Assignment => Up to and including the line with "pull-up is on.", repeat every line of the listing exactly, beginning at the first.

Available data =>
——————
$ cat src/core/wfp_defines.svh
`ifndef WFP_DEFINES_SVH
`define WFP_DEFINES_SVH
// Operation
// RULE1: Sleep executed with direct transfer enabled and a transfer made sets the transfer flag.
// RULE2: A falling edge on an interrupt-configured wakeup pin sets that pin's flag.
// RULE3: Writing 0 to a set wakeup flag clears it.
// RULE4: Writing 1 to a wakeup flag leaves it unchanged; writes only clear.
// RULE5: Eight independent wakeup flags, bits 7 to 0, all zero after reset.
// RULE6: Pins float in reset, hold in sleep, work when active; analog ports float more.
// RULE7: In standby, pull-up exception ports drive high while their MOS pull-up is on.
// RULE8: Wakeup pins are synchronised before edge detection, so one edge sets once.

// ----------------------------------------------------------------
// Register byte offsets
// ----------------------------------------------------------------
`define WFP_OFS_WAKE_REQ 8'h00
`define WFP_OFS_WAKE_CFG 8'h04
`define WFP_OFS_SYS_CTRL 8'h08
`define WFP_OFS_DT_FLAG 8'h0C
`define WFP_OFS_INT_STAT 8'h10
`define WFP_OFS_INT_CLR 8'h14
`define WFP_OFS_INT_EN 8'h18
`define WFP_OFS_PMODE 8'h1C
// Port blocks: base 0x20, 0x30, 0x40; data, direction, pull-up, pin level
`define WFP_PORT_BLK_FIRST 4'h2
`define WFP_PORT_BLK_LAST 4'h4
`define WFP_PORT_DATA 4'h0
`define WFP_PORT_DIR 4'h4
`define WFP_PORT_PU 4'h8
`define WFP_PORT_PIN 4'hC

// ----------------------------------------------------------------
// Field positions and reset values
// ----------------------------------------------------------------
`define WFP_CTRL_DTE_BIT 0
`define WFP_DT_FLAG_BIT 0
`define WFP_INT_DT_BIT 8
`define WFP_WAKE_RST 8'h00
`define WFP_BYTE_RST 8'h00
`define WFP_INT_RST 9'h000
`define WFP_SYNC_STAGES 2
`endif

$ cat src/core/wfp_pkg.sv
package wfp_pkg;
  // Power states reported by the CPU power-mode control
  typedef enum logic [2:0] {
    PM_ACTIVE,
    PM_SUBACTIVE,
    PM_SLEEP,
    PM_SUBSLEEP,
    PM_WATCH,
    PM_STANDBY
  } wfp_pmode_type;

  // Port flavours, differing only in low-power behaviour
  typedef enum logic [1:0] {
    PK_PULLUP_EXC,
    PK_PLAIN,
    PK_ANALOG
  } wfp_port_kind_type;

  // One Wishbone request as seen by the slave
  typedef struct packed {
    logic [7:0] adr;
    logic [31:0] dat;
    logic [3:0] sel;
    logic we;
  } wfp_wb_req_type;

  // Drive of an 8-bit port
  typedef struct packed {
    logic [7:0] out;
    logic [7:0] oe;
  } wfp_pin_type;
endpackage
——————
Answer to this problem =>
$ cat src/core/wfp_defines.svh
`ifndef WFP_DEFINES_SVH
`define WFP_DEFINES_SVH
// Operation
// RULE1: Sleep executed with direct transfer enabled and a transfer made sets the transfer flag.
// RULE2: A falling edge on an interrupt-configured wakeup pin sets that pin's flag.
// RULE3: Writing 0 to a set wakeup flag clears it.
// RULE4: Writing 1 to a wakeup flag leaves it unchanged; writes only clear.
// RULE5: Eight independent wakeup flags, bits 7 to 0, all zero after reset.
// RULE6: Pins float in reset, hold in sleep, work when active; analog ports float more.
// RULE7: In standby, pull-up exception ports drive high while their MOS pull-up is on.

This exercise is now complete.